*** Opening of The data ***

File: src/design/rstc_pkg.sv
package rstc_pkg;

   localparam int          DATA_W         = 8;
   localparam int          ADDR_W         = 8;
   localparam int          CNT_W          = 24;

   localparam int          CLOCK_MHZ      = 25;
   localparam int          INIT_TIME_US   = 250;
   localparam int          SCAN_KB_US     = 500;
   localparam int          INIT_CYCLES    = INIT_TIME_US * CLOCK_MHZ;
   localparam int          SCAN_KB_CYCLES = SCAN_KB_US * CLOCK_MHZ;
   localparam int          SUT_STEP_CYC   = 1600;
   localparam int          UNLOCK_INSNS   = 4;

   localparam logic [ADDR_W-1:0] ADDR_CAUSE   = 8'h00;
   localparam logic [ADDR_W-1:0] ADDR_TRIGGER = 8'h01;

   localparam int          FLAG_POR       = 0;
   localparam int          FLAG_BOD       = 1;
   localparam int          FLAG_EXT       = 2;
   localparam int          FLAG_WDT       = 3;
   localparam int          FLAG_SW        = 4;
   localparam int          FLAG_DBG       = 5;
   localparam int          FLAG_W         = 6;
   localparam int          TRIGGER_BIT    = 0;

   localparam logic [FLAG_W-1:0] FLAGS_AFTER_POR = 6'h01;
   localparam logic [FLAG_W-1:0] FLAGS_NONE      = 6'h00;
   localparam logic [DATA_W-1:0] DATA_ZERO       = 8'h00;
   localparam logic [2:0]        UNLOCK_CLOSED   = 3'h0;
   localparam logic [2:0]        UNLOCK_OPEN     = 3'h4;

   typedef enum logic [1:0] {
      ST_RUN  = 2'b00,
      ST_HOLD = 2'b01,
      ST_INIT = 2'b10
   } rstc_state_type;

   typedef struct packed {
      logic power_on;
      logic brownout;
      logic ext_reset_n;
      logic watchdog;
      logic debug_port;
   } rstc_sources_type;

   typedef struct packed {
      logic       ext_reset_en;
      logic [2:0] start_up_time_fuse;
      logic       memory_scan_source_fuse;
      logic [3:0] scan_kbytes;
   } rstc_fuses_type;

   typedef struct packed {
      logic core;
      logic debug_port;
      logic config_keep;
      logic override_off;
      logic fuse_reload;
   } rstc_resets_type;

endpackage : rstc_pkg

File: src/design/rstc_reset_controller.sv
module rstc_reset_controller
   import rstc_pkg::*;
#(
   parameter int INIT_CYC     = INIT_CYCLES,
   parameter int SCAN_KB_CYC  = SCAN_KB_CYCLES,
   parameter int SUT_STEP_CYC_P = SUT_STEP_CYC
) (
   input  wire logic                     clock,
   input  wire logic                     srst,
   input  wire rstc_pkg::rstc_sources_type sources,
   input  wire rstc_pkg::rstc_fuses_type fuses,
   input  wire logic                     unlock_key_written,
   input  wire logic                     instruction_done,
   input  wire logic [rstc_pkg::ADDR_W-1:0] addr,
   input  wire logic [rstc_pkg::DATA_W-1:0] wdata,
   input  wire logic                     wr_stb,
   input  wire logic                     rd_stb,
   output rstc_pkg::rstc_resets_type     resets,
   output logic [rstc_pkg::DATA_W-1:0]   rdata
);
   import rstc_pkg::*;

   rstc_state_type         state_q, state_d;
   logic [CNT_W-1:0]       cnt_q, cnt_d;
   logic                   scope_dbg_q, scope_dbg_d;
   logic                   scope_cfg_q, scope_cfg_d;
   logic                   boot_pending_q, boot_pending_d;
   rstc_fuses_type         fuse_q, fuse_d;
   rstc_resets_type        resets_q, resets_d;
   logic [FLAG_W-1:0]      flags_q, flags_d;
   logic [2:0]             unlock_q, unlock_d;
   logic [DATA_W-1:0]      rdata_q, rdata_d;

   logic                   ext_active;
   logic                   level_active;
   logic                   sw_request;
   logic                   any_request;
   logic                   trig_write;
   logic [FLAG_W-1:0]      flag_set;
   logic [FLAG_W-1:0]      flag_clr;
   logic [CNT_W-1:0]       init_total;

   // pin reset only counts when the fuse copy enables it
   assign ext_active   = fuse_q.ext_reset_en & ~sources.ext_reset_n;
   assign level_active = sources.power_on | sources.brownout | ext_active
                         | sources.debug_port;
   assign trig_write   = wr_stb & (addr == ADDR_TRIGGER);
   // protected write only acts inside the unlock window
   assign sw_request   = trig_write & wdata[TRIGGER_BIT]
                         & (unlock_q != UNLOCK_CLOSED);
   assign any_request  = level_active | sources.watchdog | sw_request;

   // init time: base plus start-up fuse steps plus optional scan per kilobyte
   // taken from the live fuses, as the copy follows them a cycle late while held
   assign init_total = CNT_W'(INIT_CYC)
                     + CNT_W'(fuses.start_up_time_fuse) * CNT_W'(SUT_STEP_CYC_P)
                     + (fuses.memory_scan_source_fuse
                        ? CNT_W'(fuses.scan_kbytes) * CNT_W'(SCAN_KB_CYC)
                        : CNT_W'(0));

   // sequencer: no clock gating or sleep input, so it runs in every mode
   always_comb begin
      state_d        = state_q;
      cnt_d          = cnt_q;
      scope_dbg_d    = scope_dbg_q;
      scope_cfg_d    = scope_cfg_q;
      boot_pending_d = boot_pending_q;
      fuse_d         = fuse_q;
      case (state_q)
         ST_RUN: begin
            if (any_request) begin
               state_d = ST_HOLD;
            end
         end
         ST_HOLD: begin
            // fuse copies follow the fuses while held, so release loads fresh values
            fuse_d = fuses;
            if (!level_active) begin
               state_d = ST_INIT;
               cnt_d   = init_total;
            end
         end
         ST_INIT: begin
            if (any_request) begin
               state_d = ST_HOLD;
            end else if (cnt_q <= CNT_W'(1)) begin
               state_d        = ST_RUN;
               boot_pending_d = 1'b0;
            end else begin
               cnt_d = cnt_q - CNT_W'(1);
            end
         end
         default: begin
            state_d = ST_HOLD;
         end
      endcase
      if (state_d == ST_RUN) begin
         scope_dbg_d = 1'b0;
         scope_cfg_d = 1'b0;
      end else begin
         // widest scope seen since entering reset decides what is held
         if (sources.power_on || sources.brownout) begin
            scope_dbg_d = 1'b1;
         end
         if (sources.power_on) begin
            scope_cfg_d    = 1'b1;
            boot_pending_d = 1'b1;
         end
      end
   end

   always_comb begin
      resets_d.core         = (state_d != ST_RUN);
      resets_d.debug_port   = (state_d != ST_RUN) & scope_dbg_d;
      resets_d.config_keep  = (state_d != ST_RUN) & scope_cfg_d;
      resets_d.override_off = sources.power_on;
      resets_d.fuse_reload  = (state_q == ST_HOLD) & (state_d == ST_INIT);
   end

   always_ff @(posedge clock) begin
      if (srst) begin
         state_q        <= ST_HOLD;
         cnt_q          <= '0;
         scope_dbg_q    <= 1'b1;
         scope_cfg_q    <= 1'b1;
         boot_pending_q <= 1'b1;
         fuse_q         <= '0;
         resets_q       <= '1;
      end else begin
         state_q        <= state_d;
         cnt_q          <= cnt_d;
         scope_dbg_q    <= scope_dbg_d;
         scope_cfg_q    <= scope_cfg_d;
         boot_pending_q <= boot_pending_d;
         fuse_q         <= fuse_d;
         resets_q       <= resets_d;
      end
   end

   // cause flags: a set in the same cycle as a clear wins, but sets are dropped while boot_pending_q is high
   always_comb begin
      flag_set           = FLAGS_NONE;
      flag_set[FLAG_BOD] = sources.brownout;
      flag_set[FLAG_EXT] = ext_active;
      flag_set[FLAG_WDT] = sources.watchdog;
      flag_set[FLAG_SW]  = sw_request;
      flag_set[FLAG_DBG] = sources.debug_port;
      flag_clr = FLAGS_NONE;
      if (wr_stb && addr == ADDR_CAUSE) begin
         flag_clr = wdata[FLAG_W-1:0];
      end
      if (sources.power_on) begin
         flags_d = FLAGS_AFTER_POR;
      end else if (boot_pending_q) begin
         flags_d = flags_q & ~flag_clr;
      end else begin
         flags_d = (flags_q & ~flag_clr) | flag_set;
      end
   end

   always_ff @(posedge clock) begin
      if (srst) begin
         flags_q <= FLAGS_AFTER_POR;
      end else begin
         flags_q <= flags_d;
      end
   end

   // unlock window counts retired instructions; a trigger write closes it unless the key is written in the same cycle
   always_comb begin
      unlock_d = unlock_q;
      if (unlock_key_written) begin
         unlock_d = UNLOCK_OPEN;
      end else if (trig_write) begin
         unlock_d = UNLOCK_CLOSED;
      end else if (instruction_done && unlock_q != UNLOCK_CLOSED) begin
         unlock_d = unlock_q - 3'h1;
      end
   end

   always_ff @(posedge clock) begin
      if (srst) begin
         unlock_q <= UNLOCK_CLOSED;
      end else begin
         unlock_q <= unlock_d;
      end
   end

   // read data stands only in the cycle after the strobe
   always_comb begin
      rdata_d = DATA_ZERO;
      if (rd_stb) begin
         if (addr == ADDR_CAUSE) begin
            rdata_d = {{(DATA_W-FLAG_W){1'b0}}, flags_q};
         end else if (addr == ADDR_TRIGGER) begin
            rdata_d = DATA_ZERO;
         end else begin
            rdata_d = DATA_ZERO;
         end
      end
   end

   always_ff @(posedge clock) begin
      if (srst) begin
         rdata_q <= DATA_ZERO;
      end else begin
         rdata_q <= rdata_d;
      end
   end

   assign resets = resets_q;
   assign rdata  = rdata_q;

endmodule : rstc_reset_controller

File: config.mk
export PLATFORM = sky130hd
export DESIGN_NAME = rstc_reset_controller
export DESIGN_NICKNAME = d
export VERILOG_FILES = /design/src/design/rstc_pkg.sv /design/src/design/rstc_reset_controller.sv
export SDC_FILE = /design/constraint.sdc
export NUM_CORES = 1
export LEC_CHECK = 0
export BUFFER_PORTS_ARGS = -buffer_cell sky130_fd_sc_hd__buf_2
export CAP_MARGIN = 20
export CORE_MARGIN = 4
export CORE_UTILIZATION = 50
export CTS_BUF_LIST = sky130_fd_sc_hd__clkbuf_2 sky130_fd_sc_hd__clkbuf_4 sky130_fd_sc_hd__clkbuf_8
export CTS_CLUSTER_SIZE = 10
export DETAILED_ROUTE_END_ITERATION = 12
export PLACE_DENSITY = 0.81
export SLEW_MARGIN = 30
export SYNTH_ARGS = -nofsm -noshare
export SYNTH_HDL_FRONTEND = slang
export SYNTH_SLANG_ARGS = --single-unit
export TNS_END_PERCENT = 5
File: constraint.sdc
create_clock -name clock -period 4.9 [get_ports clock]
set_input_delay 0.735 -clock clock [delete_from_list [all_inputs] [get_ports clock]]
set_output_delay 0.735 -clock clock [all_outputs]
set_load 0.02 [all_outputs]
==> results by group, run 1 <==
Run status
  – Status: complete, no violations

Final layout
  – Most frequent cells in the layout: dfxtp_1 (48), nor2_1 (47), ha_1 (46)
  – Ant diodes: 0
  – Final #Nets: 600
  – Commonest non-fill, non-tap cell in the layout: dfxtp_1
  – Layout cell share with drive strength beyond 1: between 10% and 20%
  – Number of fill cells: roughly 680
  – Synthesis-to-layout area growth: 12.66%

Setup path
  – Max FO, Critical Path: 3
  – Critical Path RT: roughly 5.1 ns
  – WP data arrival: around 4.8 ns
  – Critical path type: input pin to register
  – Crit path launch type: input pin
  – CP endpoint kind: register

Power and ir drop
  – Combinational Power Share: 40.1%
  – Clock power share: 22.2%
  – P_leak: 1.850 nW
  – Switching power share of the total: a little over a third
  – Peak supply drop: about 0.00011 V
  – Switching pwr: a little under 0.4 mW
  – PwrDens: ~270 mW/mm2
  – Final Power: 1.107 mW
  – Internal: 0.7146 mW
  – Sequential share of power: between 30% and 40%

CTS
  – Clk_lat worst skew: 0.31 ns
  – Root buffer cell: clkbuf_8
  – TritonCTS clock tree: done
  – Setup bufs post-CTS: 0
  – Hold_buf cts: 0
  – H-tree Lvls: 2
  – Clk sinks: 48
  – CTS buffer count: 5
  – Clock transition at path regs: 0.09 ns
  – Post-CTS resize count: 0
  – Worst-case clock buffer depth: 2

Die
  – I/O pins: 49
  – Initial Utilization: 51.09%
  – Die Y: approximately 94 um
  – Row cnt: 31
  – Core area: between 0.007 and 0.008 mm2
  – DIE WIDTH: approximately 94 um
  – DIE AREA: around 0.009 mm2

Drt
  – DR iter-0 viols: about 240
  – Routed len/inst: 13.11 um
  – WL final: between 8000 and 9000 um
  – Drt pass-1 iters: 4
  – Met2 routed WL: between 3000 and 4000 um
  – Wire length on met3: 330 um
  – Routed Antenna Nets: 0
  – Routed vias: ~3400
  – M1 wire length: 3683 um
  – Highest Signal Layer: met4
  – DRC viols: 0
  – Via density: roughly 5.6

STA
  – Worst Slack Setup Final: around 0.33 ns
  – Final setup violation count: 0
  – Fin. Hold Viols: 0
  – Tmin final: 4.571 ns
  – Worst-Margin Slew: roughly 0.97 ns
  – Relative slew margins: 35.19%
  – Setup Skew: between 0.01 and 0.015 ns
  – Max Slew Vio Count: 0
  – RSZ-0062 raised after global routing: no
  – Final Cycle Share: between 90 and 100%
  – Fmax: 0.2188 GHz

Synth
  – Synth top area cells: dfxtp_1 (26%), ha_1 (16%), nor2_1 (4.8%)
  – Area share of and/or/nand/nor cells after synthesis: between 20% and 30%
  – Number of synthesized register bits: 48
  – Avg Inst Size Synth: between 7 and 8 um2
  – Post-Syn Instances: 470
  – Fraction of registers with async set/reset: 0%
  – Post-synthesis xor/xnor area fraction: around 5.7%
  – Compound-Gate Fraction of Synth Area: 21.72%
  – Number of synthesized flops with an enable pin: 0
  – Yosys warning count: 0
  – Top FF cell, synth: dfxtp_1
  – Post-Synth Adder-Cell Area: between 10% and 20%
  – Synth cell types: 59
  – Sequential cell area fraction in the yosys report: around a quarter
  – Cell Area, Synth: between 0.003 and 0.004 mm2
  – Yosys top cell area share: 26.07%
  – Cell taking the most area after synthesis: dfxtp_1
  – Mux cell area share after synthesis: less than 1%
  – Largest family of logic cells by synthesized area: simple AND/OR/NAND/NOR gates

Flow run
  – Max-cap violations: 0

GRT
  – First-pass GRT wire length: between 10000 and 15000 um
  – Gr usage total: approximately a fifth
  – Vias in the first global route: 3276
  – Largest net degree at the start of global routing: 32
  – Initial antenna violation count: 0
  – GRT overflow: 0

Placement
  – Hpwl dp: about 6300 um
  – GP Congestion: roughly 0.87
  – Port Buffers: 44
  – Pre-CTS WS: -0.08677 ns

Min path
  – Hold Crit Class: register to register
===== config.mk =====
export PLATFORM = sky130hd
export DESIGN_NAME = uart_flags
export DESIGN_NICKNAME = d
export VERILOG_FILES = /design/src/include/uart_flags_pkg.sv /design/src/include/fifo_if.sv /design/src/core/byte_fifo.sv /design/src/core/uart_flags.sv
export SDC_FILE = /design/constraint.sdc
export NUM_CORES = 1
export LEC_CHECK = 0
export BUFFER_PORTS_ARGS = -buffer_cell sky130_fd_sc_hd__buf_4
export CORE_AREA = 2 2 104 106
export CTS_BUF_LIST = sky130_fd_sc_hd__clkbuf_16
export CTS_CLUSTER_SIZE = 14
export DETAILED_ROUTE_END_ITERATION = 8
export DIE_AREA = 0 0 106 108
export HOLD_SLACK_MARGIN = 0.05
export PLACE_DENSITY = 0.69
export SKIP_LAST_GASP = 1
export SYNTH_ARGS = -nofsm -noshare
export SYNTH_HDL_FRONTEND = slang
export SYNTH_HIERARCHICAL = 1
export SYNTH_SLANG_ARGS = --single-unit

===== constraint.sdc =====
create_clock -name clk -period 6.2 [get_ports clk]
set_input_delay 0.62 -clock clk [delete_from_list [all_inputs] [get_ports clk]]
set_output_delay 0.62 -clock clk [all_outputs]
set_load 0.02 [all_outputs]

*** Close of The data ***

Starting at the top of the data above, repeat every line exactly until the line containing "parameter int SCAN_KB_CYC" has been given, then stop.

| Answer to the exercise |
File: src/design/rstc_pkg.sv
package rstc_pkg;

   localparam int          DATA_W         = 8;
   localparam int          ADDR_W         = 8;
   localparam int          CNT_W          = 24;

   localparam int          CLOCK_MHZ      = 25;
   localparam int          INIT_TIME_US   = 250;
   localparam int          SCAN_KB_US     = 500;
   localparam int          INIT_CYCLES    = INIT_TIME_US * CLOCK_MHZ;
   localparam int          SCAN_KB_CYCLES = SCAN_KB_US * CLOCK_MHZ;
   localparam int          SUT_STEP_CYC   = 1600;
   localparam int          UNLOCK_INSNS   = 4;

   localparam logic [ADDR_W-1:0] ADDR_CAUSE   = 8'h00;
   localparam logic [ADDR_W-1:0] ADDR_TRIGGER = 8'h01;

   localparam int          FLAG_POR       = 0;
   localparam int          FLAG_BOD       = 1;
   localparam int          FLAG_EXT       = 2;
   localparam int          FLAG_WDT       = 3;
   localparam int          FLAG_SW        = 4;
   localparam int          FLAG_DBG       = 5;
   localparam int          FLAG_W         = 6;
   localparam int          TRIGGER_BIT    = 0;

   localparam logic [FLAG_W-1:0] FLAGS_AFTER_POR = 6'h01;
   localparam logic [FLAG_W-1:0] FLAGS_NONE      = 6'h00;
   localparam logic [DATA_W-1:0] DATA_ZERO       = 8'h00;
   localparam logic [2:0]        UNLOCK_CLOSED   = 3'h0;
   localparam logic [2:0]        UNLOCK_OPEN     = 3'h4;

   typedef enum logic [1:0] {
      ST_RUN  = 2'b00,
      ST_HOLD = 2'b01,
      ST_INIT = 2'b10
   } rstc_state_type;

   typedef struct packed {
      logic power_on;
      logic brownout;
      logic ext_reset_n;
      logic watchdog;
      logic debug_port;
   } rstc_sources_type;

   typedef struct packed {
      logic       ext_reset_en;
      logic [2:0] start_up_time_fuse;
      logic       memory_scan_source_fuse;
      logic [3:0] scan_kbytes;
   } rstc_fuses_type;

   typedef struct packed {
      logic core;
      logic debug_port;
      logic config_keep;
      logic override_off;
      logic fuse_reload;
   } rstc_resets_type;

endpackage : rstc_pkg

File: src/design/rstc_reset_controller.sv
module rstc_reset_controller
   import rstc_pkg::*;
#(
   parameter int INIT_CYC     = INIT_CYCLES,
   parameter int SCAN_KB_CYC  = SCAN_KB_CYCLES,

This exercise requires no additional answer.